◆ Record excerpts ◆
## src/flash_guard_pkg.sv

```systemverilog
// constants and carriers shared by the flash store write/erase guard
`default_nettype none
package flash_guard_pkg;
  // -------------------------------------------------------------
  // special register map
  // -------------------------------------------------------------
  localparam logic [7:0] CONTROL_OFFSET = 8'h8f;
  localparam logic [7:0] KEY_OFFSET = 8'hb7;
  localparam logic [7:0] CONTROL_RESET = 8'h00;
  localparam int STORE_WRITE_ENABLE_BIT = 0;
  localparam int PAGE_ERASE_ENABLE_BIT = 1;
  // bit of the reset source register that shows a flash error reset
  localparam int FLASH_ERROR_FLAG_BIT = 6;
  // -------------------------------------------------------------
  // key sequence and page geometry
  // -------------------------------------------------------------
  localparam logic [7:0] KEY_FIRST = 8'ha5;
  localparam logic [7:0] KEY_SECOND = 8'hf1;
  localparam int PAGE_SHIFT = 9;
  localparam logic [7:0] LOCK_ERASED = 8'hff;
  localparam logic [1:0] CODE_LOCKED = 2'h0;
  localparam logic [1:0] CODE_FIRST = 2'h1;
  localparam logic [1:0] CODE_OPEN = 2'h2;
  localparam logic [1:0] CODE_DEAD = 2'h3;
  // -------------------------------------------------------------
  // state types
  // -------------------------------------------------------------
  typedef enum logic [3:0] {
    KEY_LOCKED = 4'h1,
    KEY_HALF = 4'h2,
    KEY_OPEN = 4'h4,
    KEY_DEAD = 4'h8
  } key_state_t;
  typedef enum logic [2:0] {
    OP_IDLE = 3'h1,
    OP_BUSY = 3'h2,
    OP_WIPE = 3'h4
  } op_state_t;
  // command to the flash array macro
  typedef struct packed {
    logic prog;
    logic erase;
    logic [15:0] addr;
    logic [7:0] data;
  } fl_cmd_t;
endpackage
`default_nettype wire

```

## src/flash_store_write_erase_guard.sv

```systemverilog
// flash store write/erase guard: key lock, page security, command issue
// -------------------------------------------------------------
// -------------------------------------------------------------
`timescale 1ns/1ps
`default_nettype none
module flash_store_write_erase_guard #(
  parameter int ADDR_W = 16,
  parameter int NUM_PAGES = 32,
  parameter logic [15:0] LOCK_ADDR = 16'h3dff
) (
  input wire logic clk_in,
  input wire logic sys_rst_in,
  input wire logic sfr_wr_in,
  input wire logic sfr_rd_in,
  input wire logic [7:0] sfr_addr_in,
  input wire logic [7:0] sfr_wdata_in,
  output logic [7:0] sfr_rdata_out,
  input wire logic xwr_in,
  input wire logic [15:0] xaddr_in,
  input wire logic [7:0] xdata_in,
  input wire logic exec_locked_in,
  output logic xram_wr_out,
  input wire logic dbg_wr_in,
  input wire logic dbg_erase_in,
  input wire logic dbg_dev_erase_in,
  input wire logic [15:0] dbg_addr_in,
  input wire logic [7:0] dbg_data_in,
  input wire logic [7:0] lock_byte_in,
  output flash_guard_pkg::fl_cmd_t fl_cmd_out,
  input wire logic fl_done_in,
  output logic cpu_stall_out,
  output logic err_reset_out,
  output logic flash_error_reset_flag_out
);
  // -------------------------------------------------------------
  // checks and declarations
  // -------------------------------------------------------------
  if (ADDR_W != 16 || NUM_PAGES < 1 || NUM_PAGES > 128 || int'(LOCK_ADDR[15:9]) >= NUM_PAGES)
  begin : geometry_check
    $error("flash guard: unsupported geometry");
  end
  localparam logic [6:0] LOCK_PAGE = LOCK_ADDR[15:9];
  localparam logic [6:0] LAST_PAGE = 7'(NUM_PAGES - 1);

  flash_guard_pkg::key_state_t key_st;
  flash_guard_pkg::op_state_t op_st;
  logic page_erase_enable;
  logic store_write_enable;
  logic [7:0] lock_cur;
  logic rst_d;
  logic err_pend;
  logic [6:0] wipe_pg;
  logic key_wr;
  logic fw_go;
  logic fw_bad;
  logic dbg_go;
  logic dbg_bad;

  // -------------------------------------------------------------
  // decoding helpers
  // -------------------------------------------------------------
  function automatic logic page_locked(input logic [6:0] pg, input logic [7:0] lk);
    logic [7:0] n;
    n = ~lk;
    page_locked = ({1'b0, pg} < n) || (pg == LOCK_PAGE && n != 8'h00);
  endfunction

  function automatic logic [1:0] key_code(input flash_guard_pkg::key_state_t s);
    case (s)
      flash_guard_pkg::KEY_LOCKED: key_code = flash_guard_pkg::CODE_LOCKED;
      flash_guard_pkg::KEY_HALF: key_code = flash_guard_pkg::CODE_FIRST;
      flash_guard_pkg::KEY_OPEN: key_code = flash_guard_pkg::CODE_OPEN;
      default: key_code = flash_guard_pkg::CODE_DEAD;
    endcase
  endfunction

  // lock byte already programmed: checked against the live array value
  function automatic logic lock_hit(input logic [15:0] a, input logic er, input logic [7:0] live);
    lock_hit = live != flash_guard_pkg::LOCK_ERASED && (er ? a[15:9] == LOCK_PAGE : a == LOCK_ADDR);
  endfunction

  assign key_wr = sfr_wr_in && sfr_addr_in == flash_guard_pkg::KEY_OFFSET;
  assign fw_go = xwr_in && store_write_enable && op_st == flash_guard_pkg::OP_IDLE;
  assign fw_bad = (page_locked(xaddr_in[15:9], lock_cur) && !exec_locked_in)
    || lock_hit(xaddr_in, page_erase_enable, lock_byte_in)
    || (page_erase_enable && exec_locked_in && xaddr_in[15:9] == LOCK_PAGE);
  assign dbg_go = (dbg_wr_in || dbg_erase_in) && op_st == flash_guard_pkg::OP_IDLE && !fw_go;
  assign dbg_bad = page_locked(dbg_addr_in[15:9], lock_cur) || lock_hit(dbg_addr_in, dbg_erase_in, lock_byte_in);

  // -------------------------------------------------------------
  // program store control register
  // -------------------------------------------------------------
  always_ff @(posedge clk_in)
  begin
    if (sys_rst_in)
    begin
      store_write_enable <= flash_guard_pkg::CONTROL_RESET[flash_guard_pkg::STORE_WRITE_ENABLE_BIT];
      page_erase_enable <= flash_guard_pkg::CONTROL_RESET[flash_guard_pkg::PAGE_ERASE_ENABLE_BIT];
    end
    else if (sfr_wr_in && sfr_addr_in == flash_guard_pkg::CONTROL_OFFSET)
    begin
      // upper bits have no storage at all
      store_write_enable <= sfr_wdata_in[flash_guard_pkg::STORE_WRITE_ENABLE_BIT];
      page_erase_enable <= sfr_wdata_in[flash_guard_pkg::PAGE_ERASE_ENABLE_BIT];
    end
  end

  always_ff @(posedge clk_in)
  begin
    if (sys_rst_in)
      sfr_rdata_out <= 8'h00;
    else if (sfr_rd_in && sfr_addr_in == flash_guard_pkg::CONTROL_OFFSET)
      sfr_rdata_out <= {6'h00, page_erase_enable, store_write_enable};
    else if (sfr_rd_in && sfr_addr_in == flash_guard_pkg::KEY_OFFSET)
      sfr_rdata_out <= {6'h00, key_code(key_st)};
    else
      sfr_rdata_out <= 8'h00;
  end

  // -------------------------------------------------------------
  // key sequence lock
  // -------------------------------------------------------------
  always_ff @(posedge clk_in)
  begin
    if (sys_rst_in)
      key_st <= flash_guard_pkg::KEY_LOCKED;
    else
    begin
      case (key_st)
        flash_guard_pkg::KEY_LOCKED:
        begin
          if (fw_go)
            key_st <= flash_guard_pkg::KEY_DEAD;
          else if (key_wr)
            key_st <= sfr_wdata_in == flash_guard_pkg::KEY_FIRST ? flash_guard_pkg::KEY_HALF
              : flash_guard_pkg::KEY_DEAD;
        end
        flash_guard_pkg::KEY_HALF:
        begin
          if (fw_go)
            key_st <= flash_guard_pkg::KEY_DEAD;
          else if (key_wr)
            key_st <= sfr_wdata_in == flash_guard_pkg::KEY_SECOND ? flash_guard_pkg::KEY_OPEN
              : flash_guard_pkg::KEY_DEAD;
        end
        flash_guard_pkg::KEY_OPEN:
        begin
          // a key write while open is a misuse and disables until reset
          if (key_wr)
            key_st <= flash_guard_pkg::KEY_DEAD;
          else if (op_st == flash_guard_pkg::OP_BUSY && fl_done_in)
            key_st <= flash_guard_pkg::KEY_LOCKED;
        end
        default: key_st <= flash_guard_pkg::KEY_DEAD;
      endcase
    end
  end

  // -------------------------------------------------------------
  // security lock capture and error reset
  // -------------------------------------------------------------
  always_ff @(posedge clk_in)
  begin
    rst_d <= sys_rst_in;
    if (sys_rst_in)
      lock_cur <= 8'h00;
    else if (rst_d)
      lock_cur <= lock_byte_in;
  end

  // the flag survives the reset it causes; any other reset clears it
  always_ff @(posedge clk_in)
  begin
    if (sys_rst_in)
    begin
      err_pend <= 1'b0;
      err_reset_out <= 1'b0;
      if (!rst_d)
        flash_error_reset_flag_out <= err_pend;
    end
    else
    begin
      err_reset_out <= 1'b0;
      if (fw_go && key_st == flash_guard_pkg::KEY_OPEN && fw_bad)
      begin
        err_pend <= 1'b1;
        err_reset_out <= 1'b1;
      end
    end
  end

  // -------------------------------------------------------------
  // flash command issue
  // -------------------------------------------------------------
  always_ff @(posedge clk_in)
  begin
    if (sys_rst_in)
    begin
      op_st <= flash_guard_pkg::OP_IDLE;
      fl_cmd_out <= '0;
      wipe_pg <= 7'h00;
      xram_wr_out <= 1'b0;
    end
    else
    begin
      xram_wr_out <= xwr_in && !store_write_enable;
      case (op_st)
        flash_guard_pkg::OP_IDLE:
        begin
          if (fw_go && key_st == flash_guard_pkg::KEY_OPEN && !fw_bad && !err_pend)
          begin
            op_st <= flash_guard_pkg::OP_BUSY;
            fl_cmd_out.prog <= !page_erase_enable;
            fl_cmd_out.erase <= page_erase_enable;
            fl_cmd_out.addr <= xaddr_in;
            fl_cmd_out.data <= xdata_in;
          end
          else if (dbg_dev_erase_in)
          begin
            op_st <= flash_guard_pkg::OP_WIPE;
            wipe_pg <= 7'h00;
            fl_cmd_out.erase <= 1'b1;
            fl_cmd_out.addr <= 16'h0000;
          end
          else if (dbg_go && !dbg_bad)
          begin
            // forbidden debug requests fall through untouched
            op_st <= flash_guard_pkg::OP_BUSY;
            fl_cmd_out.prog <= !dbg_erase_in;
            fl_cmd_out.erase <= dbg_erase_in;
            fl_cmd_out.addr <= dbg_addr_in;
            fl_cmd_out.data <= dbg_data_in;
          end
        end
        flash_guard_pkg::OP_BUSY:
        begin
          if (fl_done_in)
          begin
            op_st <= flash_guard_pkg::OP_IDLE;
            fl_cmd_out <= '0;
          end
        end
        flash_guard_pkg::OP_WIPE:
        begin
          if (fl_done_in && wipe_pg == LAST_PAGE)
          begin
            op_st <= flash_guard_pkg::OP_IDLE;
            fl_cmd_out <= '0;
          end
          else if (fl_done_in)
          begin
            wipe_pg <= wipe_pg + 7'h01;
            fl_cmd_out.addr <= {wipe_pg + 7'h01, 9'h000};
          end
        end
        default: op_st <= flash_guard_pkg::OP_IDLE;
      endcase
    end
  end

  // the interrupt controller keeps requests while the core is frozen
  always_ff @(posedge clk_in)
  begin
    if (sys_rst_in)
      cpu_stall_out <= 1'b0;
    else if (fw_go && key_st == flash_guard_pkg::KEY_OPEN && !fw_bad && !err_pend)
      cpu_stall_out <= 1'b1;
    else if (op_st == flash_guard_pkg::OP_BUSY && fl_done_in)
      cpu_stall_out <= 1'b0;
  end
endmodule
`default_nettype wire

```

◆ Task brief ◆
All lines with the word "assign" must be located in the data and copied.

◆ Response ◆
  assign key_wr = sfr_wr_in && sfr_addr_in == flash_guard_pkg::KEY_OFFSET;
  assign fw_go = xwr_in && store_write_enable && op_st == flash_guard_pkg::OP_IDLE;
  assign fw_bad = (page_locked(xaddr_in[15:9], lock_cur) && !exec_locked_in)
  assign dbg_go = (dbg_wr_in || dbg_erase_in) && op_st == flash_guard_pkg::OP_IDLE && !fw_go;
  assign dbg_bad = page_locked(dbg_addr_in[15:9], lock_cur) || lock_hit(dbg_addr_in, dbg_erase_in, lock_byte_in);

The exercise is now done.